Non-pharmacological management of infant pain
Non-pharmacological pain management options in older children and adults include massage, heat compresses, ice packs, repositioning, or physical activity as appropriate.4 Clearly non- pharmacological pain management measures are often not suitable for infants because they require a level of cognitive functioning not yet developed, for example, breathing training, relaxation, and imagery. In neonates and babies, sucrose, non-nutritive sucking and breastfeeding all reduce distress and the negative behavioural response to procedural interventions, for example, heel sticks, insertion of intravenous
lines, and nasogastric tubes.3 Parental presence, reassurance, and distraction are also useful to reduce distress. In a study examining the effects of distraction in infants aged two months to two years, distraction was observed to reduce distress associated with immunisation (injection). Infants were scored using the Measure of Adult and Infant Soothing and Distress (MAISD), a behavioural observation rating scale developed to evaluate the behaviours of infants, their parents, and nurses during painful paediatric medical procedures. Parents were instructed in distraction techniques for the child. During the immunisation, a movie (either Sesame Street or Teletubbies) was played. Parents were encouraged to redirect the infant’s attention to the movie (for example, ‘‘Big bird is singing you a song!’’ or ‘‘Look at that!’’). Infants showed low levels of “anticipatory” distress prior to injection, but clearly distress increased sharply during the injection. Infants at this stage of the immunisation procedure may not be receptive to distraction techniques. However, distraction was found to be very effective in decreasing distress after the injection during the recovery period, as opposed to a “typical care” condition where the infant’s distress actually increases in the minutes following the injection.
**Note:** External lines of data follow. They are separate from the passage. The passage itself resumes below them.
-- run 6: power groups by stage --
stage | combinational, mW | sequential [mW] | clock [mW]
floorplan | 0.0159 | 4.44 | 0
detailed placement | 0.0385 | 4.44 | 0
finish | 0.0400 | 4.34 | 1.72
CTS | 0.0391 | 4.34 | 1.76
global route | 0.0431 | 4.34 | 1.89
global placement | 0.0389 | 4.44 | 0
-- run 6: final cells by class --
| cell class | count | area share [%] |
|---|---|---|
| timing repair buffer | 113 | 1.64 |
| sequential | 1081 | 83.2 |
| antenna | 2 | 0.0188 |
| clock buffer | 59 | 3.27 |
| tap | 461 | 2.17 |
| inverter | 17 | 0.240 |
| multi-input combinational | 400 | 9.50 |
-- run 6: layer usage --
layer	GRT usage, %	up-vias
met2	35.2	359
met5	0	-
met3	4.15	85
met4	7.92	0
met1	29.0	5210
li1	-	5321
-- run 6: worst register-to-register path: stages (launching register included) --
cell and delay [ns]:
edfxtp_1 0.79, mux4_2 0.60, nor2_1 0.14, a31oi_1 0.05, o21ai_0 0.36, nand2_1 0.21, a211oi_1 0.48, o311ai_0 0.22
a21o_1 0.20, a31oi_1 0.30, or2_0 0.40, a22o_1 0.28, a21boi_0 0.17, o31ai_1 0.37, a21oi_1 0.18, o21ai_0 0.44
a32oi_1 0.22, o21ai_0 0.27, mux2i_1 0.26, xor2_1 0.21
Distraction techniques are a cost-effective, time-efficient, and easy- to-use intervention that can help comfort infants during these distressing visits.2
References
1. Rodkey EN, Riddell RP, 2013. The infancy of infant pain research: The experimental origins of infant pain denial. The Journal of Pain, 14(4), 338-350.
2. Cohen LL, MacLaren JE, Fortson BL, Friedman A, DeMore M, Lim CS, et al, 2006. Randomised clinical trial of distraction for infant immunisation pain. Pain, 125(1-2), 165-171.
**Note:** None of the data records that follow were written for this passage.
This design comes from an exercise in tuning for small area on the open sky130 flow, not from production work. In this exercise RTL edits were held to simulation tests only and were not proved equivalent to the original. No activity file was given, so power comes from the tool's default toggle rates.

===== config.mk =====
export PLATFORM = sky130hd
export DESIGN_NAME = result_checker
export DESIGN_NICKNAME = result_checker
export VERILOG_FILES = /design/flow/design.v
export SDC_FILE = /design/flow/constraint.sdc
export NUM_CORES = 4
export LEC_CHECK = 0
export CAP_MARGIN = 20
export CORE_MARGIN = 2
export CORE_UTILIZATION = 55
export PLACE_DENSITY = 0.75
export SLEW_MARGIN = 20
export SYNTH_HIERARCHICAL = 1

===== constraint.sdc =====
create_clock -name core_clock -period 7.0 [get_ports {clk}]
set_input_delay 1.4000 -clock core_clock [delete_from_list [all_inputs] [get_ports {clk}]]
set_output_delay 1.4000 -clock core_clock [all_outputs]
set_load 0.01 [all_outputs]

===== design.v =====
package rc_pkg;
  localparam logic [1:0] S_IDLE = 2'd0;
  localparam logic [1:0] S_RUN  = 2'd1;
  localparam logic [1:0] S_DONE = 2'd2;
  localparam logic [1:0] S_TOUT = 2'd3;
  localparam int G3    = 4;
  localparam int G5    = 4;
  localparam int PK_W  = 5 * G3 + 8 * G5;
endpackage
3. Fitzgerald M, Walker SM, 2009. Infant pain management: A developmental neurobiological approach. Nature Clinical Practice Neurology, 5(1), 35-50.
4. Gai N, Naser B, Hanley J, Peliowski A, Hayes J, Aoyama K, 2020.
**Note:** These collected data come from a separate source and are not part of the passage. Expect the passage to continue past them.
This is an optimization exercise on Yosys and OpenROAD, whose aim is small area and a short achievable clock period, not a production implementation.
Function was checked by simulation only, so behaviour that the tests miss may differ from the original.
Power figures rest on the tool's default switching activity, not on a simulated workload.

job 9471:
// fir_filter
module fir_filter (
   input  logic               clk,
   input  logic               rst,
   input  logic signed [15:0] inp,
   output logic signed [39:0] outp
);
   logic [15:0] d [26];
   logic [31:0] y_q;
   logic r6_0_0;
   logic m_r6_0_0;
   logic r6_0_1;
   logic m_r6_0_1;
   logic r6_1_0;
   logic m_r6_1_0;
   logic r6_1_1;
   logic m_r6_1_1;
   logic r6_2_0;
   logic m_r6_2_0;
   logic r6_2_1;
   logic m_r6_2_1;
   logic r6_3_0;
   logic m_r6_3_0;
   logic r6_3_1;
   logic m_r6_3_1;
   logic r6_4_0;
   logic m_r6_4_0;
   logic r6_4_1;
   logic m_r6_4_1;
   logic r6_5_0;
   logic m_r6_5_0;
   logic r6_5_1;
   logic m_r6_5_1;
   logic r6_6_0;
   logic m_r6_6_0;
   logic r6_6_1;
   logic m_r6_6_1;
   logic r6_7_0;
   logic m_r6_7_0;
   logic r6_7_1;
   logic m_r6_7_1;
   logic r6_8_0;
   logic m_r6_8_0;
   logic r6_8_1;
   logic m_r6_8_1;
   logic r6_9_0;
   logic m_r6_9_0;
   logic r6_9_1;
   logic m_r6_9_1;
   logic r6_10_0;
   logic m_r6_10_0;
   logic r6_10_1;
   logic m_r6_10_1;
   logic r6_11_0;
   logic m_r6_11_0;
   logic r6_11_1;
   logic m_r6_11_1;
   logic r6_12_0;
   logic m_r6_12_0;
   logic r6_12_1;
   logic m_r6_12_1;
   logic r6_13_0;
   logic m_r6_13_0;
   logic r6_13_1;
   logic m_r6_13_1;
   logic r6_14_0;
   logic m_r6_14_0;
  ...
clock: 9.0 ns
lec_check: 0
cap_margin: 20
core_margin: 2
core_utilization: 40
cts_buf_list: sky130_fd_sc_hd__clkbuf_16
cts_cluster_diameter: 80
cts_cluster_size: 30
setup_slack_margin: 4.3
slew_margin: 20
synth_hierarchical: 1
synth_minimum_keep_size: 0
run.sh (not shown) runs the stock make flow with config.mk's settings and CLKGATE_MAP_FILE= SYNTH_SCRIPT=/design/flow/synth_recipe.tcl, a recipe that flattens the netlist after the stock synthesis.
Job 9471: PASS, flow complete, no timing, DRC or antenna violations
--- input diff job 9471..job 7148 ---
--- a/flow/config.mk
+++ b/flow/config.mk
@@ -12,5 +12,4 @@
 export CTS_CLUSTER_DIAMETER = 80
 export CTS_CLUSTER_SIZE = 30
-export SETUP_SLACK_MARGIN = 4.3
 export SLEW_MARGIN = 20
 export SYNTH_HIERARCHICAL = 1
Results
From job 9471 to job 7148 the numbers moved as follows: least setup slack across all paths after layout fell 770 ps; worst hold slack across all endpoints about even. Between job 9471 and job 7148, growth of design area from synthesis to finish decreased. Density: job 7148 sparser than job 9471.
--- input diff job 7148..job 3828 ---
--- a/flow/config.mk
+++ b/flow/config.mk
@@ -12,4 +12,5 @@
 export CTS_CLUSTER_DIAMETER = 80
 export CTS_CLUSTER_SIZE = 30
+export SETUP_SLACK_MARGIN = 4.9
 export SLEW_MARGIN = 20
 export SYNTH_HIERARCHICAL = 1
Results
- The flow did not stop early for job 3828: all stages ran, and the layout cleared the timing, DRC and antenna checks.
- When the final numbers for job 7148 and job 3828 were put side by side, the post-route cell area turned out to be smaller in job 7148.
- r2_19_0 as the end point of the critical path was reported by job 3828, and y_q[21] by job 7148.
- Against job 7148, job 3828 comes in 8.7 points higher on area growth from synthesis to layout.
- From job 7148 to job 3828 the numbers moved as follows: wire length of the first global-routing pass went up 5.5%; routed via count divided by cell count was more or less identical; multi-input logic portion of the cell area went down by 1.8 points; routed length on met2 has increased.
## Diff of input files: job 8624 against job 3828
--- a/flow/config.mk
+++ b/flow/config.mk
@@ -12,5 +12,5 @@
 export CTS_CLUSTER_DIAMETER = 80
 export CTS_CLUSTER_SIZE = 30
-export SETUP_SLACK_MARGIN = 4.9
+export SETUP_SLACK_MARGIN = 4.6
 export SLEW_MARGIN = 20
 export SYNTH_HIERARCHICAL = 1
==> run summary <==
Job 8624: flow completed, timing, DRC and antenna clean. In job 8624 relative to job 3828, clock power had gone down by a few percent. Job 8624 against job 3828: final cell area excluding filler cells -2100 um^2; power density over the cells saw a decrease; global placement routability congestion shows a reduction of 0.0073. Comparing job 8624 against job 3828, there is no change at all in setup-violating endpoint count in the final report.

separate check: timing with driven ports:
The results above use ideal ports. As a check the final layouts listed here were re-extracted and re-timed, cells and wires unchanged. Step 1 sets driving cells, clkbuf_16 on the clock port and buf_2 on the other inputs (assumed; they add their load-dependent delay and slew). Step 2, shift: input delay + t, output delay - t, t = (earliest + latest rising clock arrival at the registers) / 2. This alone moves slack from input paths to output paths. Three values: no drivers, after step 1, after step 2; two values: the first two.
| run | t (ns) | setup slack, ns | worst data-port slew with drivers (ns) |
|---|---|---|---|
| job 9471 | 0.756 | 4.352 / 4.352 / 4.352 | 0.05 |
| job 7148 | 0.754 | 3.587 / 3.587 / 3.587 | 0.05 |
| job 3828 | 0.753 | 4.499 / 4.499 / 4.499 | 0.05 |
| job 8624 | 0.758 | 4.355 / 4.355 / 4.355 | 0.05 |
After both steps every run listed still meets setup and hold.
A practical guide to acute pain management in children. Journal of Anaesthesia, 34, 421-433.
5. National Health Service, 2021. Paediatric Clinical Practice Guideline: Management of acute pain in children. Available at: www.bsuh.nhs.uk/library/wp- content/uploads/sites/8/2021/07/ Paediatric-prescribing-guideline- Acute-Pain-Management-2021.pdf.
6. Tan E, Braithwaite I, McKinlay C J, Dalziel SR, 2020. Comparison of acetaminophen (paracetamol) with ibuprofen for treatment of fever or pain in children younger than two years: A systematic review and meta-analysis. JAMA network open, 3(10), e2022398-e2022398.
7. National Health Service, 2021. Medicines for babies and children. Available at: www.nhs.uk/conditions/ baby/health/medicines-for-babies- and-children/#:~:text=You%20 can%20give%20paracetamol%20 to,pharmacist%20before%20 giving%20them%20ibuprofen.